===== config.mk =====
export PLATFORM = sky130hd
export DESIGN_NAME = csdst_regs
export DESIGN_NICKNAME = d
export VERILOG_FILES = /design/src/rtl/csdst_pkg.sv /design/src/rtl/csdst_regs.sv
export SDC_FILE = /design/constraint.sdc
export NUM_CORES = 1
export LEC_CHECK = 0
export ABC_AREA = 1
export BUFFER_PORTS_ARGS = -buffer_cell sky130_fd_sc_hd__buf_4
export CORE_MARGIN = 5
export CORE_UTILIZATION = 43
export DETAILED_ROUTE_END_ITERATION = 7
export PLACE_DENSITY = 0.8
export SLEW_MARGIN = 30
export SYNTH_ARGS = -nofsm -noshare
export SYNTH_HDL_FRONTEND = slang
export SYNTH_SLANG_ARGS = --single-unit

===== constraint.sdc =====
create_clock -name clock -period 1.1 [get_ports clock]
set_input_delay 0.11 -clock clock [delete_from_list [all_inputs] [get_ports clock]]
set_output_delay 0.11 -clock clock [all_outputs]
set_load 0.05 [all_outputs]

...

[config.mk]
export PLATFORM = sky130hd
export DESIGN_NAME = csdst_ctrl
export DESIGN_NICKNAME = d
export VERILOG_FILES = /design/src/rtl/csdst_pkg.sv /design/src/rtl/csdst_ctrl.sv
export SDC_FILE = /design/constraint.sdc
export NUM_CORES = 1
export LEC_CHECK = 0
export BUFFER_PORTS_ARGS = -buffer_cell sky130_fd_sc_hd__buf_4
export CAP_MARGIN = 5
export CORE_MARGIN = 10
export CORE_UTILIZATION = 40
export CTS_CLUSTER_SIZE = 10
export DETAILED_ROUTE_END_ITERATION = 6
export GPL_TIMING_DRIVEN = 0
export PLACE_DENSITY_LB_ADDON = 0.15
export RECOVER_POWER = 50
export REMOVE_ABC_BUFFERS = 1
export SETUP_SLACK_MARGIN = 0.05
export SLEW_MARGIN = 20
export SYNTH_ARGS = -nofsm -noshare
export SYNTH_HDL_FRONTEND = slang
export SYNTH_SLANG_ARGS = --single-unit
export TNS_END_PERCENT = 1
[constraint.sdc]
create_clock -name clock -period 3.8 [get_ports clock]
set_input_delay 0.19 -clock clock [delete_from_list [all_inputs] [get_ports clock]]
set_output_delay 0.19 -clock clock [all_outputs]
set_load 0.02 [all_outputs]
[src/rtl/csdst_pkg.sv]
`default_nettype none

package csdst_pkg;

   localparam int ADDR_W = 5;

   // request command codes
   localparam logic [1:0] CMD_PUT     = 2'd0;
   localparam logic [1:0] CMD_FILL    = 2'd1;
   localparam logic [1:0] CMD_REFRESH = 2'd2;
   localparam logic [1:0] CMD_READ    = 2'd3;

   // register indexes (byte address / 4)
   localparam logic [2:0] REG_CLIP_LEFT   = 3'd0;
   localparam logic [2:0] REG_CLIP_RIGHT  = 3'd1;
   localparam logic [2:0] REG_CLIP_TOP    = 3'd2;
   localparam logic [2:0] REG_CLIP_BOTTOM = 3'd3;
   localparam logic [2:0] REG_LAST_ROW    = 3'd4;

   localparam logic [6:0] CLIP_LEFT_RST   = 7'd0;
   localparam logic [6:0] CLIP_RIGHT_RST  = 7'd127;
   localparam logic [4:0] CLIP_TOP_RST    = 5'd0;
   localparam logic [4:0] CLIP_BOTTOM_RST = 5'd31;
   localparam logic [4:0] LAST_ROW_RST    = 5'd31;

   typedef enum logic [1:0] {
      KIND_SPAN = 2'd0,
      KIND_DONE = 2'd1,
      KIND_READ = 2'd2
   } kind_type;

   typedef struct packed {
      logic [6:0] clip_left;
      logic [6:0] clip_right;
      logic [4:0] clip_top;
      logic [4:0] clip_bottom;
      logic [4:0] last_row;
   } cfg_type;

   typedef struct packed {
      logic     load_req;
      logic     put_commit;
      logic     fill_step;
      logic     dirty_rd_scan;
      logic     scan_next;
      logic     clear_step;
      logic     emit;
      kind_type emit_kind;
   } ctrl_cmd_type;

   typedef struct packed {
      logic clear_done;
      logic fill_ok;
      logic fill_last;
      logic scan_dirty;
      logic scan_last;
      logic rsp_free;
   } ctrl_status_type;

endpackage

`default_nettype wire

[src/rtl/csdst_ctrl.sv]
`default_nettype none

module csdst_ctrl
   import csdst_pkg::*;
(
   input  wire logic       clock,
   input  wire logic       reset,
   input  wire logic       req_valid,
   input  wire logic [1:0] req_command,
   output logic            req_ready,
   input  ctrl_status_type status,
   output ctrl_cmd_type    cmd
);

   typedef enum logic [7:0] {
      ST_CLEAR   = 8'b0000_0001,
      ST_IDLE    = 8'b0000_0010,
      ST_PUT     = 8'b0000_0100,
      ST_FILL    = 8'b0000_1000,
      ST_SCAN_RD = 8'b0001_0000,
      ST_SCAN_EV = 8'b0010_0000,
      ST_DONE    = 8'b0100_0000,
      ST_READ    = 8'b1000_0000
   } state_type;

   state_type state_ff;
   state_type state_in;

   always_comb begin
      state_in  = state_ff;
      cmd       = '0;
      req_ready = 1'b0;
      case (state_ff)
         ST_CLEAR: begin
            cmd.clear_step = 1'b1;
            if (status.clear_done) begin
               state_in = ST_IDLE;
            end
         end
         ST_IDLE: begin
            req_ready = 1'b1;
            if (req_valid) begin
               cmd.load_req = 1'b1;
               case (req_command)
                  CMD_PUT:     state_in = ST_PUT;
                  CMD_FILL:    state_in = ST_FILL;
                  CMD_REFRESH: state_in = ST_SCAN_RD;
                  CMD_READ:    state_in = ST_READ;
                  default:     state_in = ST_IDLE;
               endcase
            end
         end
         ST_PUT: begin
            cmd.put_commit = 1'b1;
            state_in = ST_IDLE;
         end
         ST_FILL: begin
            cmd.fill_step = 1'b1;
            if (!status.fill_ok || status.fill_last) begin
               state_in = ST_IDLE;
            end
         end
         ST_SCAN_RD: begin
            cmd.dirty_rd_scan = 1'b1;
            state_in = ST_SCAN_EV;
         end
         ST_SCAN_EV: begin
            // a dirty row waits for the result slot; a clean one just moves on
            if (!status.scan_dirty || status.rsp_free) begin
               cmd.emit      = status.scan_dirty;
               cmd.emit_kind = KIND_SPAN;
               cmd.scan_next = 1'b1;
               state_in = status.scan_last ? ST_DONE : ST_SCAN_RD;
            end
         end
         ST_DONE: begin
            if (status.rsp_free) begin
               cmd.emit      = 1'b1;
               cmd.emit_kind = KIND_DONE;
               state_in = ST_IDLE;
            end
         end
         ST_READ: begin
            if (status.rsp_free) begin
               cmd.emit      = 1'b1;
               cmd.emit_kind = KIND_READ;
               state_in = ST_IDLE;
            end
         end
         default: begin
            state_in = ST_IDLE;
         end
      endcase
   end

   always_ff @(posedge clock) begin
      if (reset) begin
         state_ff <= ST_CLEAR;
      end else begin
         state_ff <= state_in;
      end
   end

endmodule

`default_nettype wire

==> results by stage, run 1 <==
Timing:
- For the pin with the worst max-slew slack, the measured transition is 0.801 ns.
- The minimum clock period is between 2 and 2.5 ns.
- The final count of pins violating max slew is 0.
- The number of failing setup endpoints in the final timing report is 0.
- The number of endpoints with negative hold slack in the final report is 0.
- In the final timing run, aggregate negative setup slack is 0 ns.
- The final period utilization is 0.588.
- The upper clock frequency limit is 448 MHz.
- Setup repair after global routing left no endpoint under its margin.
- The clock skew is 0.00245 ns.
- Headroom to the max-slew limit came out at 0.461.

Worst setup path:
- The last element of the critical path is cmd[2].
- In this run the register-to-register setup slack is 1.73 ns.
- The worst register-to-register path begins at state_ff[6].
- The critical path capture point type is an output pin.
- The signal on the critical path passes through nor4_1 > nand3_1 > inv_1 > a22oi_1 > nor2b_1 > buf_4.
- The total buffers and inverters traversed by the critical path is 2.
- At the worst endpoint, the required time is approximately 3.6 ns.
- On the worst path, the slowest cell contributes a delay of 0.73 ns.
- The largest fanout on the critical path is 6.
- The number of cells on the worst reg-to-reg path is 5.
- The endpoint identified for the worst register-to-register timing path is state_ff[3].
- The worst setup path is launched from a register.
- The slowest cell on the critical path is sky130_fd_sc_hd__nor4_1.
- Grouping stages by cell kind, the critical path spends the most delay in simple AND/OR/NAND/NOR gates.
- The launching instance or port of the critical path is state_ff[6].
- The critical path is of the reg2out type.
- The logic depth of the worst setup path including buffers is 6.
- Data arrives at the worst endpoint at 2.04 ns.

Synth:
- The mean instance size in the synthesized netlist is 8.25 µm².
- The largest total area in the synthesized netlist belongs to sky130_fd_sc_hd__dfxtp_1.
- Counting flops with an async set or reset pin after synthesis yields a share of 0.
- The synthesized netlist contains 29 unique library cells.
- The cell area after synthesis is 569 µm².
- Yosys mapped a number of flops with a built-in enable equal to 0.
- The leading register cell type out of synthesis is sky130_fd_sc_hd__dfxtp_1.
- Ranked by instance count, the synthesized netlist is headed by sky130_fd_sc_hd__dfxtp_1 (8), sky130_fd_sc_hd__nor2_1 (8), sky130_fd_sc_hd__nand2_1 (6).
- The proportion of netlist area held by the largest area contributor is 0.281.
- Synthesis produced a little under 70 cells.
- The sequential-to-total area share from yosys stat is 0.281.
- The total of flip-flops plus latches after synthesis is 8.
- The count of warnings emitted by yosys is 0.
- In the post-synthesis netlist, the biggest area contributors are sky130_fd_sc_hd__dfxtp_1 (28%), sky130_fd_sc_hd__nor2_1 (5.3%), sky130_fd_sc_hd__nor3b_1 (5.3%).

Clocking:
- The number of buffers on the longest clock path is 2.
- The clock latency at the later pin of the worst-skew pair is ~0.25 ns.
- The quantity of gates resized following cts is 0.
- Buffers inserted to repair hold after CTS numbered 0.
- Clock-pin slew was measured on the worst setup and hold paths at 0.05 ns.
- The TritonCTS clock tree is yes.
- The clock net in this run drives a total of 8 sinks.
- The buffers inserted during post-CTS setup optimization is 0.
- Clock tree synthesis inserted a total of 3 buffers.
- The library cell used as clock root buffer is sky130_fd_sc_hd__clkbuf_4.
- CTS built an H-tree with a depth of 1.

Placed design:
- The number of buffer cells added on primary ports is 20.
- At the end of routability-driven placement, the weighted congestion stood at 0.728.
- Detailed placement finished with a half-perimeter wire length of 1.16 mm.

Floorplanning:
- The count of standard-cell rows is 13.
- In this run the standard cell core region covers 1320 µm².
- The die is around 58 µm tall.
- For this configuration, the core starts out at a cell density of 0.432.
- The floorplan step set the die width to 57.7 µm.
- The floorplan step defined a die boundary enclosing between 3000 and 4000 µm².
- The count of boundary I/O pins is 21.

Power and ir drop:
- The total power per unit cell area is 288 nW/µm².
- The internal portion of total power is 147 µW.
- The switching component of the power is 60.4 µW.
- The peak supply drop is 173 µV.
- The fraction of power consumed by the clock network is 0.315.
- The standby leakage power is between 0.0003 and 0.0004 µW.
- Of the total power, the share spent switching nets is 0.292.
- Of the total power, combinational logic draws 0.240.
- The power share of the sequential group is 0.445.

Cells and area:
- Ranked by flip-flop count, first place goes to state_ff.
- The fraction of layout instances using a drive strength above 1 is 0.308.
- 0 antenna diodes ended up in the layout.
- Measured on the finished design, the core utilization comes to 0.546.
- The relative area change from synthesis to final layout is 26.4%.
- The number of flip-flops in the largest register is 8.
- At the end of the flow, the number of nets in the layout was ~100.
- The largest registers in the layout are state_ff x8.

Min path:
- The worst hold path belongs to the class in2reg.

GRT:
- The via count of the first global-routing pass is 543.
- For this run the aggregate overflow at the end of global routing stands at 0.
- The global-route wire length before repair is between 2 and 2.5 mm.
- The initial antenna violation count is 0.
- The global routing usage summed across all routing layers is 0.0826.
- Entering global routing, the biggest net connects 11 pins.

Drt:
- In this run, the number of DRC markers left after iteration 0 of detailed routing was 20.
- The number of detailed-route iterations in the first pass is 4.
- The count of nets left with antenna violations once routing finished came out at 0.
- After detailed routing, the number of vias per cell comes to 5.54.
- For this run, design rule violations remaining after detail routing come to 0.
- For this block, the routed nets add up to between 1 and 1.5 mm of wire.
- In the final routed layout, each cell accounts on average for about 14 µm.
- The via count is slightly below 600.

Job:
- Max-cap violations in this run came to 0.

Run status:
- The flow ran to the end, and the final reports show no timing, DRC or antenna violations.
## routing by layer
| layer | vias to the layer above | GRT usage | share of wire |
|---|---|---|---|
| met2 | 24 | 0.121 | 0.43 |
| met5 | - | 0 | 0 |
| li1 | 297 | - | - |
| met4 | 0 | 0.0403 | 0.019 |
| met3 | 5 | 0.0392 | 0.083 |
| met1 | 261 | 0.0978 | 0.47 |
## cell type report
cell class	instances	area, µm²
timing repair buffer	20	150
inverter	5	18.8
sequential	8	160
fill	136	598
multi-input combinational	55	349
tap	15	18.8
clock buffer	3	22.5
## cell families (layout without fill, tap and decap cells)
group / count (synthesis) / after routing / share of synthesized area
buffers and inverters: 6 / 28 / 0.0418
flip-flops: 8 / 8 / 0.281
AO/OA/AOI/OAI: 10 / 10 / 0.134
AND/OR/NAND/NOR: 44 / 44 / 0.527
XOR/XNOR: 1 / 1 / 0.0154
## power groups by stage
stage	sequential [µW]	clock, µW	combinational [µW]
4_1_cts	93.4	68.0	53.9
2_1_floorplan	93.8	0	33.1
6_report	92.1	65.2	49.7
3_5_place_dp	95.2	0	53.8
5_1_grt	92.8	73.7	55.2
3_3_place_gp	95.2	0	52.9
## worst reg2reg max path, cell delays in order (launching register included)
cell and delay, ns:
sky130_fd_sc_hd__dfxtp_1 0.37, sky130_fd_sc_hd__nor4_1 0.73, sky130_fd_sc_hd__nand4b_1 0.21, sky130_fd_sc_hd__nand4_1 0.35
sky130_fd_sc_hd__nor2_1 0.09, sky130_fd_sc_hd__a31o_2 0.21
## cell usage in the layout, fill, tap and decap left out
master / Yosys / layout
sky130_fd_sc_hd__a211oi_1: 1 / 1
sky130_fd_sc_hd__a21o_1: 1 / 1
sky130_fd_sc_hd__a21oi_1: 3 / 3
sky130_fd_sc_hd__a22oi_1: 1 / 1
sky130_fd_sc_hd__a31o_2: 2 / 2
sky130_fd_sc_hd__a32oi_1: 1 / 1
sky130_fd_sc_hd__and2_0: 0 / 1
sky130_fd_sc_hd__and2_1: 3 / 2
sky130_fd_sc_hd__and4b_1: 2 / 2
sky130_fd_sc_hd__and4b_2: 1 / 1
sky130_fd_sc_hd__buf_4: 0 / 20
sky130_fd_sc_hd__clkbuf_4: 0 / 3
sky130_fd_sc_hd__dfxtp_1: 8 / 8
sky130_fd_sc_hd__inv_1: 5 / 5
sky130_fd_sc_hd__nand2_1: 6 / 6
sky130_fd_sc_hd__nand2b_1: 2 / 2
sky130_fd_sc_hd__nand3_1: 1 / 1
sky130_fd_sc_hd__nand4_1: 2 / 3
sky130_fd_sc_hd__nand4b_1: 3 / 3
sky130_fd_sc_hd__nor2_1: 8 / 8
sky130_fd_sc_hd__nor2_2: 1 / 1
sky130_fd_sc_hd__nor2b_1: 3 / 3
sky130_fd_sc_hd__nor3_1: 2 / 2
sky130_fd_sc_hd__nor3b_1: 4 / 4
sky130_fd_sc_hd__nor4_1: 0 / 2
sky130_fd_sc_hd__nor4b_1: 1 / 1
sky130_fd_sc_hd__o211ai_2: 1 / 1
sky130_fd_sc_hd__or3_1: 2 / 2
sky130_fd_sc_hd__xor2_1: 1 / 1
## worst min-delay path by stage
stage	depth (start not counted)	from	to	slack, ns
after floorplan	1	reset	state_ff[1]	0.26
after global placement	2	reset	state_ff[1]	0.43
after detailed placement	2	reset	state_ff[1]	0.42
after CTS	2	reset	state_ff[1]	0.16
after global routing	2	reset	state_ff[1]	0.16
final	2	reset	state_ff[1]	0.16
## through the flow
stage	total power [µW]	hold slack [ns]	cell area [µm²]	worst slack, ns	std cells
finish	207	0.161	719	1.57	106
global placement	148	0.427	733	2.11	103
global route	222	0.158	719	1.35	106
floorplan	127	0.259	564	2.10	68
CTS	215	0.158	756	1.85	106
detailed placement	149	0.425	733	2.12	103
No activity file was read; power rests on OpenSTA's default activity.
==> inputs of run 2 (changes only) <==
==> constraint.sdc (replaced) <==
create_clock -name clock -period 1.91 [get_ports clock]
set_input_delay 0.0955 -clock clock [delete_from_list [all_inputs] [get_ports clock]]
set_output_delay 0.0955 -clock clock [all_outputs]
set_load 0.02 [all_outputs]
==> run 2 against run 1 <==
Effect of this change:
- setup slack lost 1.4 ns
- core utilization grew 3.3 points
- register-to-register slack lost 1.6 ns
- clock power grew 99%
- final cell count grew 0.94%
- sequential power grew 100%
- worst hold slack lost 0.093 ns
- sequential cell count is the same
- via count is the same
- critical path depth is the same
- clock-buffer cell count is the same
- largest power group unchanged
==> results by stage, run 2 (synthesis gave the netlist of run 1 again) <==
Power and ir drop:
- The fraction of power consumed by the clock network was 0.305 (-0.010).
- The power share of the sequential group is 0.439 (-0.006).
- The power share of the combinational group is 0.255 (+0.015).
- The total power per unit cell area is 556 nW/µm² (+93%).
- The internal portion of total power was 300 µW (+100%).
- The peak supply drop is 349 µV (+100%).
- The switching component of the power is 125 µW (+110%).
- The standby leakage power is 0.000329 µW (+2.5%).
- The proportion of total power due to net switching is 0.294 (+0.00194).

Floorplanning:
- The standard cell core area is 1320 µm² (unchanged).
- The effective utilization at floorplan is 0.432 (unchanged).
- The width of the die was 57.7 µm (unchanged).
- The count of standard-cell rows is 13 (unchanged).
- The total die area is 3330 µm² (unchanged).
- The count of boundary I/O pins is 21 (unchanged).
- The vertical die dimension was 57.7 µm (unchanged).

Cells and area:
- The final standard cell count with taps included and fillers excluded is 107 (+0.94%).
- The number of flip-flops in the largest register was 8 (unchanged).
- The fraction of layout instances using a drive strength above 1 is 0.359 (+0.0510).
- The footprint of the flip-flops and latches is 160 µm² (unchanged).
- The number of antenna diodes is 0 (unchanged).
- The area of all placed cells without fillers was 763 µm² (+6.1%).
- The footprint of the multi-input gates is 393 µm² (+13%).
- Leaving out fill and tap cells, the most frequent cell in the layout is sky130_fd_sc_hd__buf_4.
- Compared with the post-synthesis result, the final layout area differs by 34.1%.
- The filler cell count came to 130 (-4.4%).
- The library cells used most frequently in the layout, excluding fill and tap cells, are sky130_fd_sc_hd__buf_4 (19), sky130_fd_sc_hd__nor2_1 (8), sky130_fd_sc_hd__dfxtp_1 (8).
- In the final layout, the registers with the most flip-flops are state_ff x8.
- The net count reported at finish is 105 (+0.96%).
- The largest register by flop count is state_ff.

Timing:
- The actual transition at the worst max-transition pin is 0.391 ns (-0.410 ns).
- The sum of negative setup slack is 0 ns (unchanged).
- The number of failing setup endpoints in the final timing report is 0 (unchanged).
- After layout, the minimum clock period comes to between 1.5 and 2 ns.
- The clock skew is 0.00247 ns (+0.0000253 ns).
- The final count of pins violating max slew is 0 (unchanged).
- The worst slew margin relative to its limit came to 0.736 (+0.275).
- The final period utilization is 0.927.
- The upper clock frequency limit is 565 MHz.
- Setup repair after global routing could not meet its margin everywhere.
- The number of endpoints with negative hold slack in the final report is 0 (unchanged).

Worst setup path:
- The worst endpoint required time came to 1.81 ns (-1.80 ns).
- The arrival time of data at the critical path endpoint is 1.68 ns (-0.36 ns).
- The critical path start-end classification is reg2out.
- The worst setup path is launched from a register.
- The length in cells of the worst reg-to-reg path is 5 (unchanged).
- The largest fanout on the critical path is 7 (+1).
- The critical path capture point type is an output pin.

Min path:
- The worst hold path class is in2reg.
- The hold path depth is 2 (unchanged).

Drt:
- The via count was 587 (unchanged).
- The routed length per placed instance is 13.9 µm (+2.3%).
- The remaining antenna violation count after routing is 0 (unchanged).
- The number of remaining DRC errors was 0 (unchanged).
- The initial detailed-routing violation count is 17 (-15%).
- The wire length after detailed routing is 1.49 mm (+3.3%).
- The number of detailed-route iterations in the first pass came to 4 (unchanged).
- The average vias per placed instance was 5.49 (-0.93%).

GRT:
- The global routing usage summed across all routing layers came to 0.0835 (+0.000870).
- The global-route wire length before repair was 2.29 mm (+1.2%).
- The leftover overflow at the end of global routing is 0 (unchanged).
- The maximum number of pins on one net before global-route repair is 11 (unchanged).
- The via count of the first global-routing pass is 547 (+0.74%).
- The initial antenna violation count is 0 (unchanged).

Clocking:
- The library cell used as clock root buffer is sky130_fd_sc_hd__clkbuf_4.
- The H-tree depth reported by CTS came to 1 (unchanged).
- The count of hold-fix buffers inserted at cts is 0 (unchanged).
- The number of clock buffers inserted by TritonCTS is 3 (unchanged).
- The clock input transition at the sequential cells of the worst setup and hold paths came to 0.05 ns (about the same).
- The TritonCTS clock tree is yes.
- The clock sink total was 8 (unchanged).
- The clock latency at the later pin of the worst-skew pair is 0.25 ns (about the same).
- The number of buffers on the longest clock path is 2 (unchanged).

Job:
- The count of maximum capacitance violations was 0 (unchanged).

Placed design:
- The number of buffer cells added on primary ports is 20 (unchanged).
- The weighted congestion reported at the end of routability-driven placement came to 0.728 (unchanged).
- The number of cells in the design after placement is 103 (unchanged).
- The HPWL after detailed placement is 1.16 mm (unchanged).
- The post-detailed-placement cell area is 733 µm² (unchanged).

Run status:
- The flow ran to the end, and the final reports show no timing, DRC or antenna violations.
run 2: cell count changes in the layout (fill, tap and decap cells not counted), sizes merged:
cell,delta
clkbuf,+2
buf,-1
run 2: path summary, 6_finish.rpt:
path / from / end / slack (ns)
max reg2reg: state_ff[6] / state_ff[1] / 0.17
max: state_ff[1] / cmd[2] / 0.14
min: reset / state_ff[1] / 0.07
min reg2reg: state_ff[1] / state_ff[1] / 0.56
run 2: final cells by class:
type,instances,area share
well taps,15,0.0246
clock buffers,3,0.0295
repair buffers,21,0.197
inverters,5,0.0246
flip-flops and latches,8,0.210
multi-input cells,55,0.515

- **ACTIVITY**
Starting at the line that contains "- In this run the register-to-register" and stopping after the line that contains "- The largest fanout on the critical path is 6.", write out every line exactly as it appears above, and no other line.

- **SOLVED PROBLEM**
- In this run the register-to-register setup slack is 1.73 ns.
- The worst register-to-register path begins at state_ff[6].
- The critical path capture point type is an output pin.
- The signal on the critical path passes through nor4_1 > nand3_1 > inv_1 > a22oi_1 > nor2b_1 > buf_4.
- The total buffers and inverters traversed by the critical path is 2.
- At the worst endpoint, the required time is approximately 3.6 ns.
- On the worst path, the slowest cell contributes a delay of 0.73 ns.
- The largest fanout on the critical path is 6.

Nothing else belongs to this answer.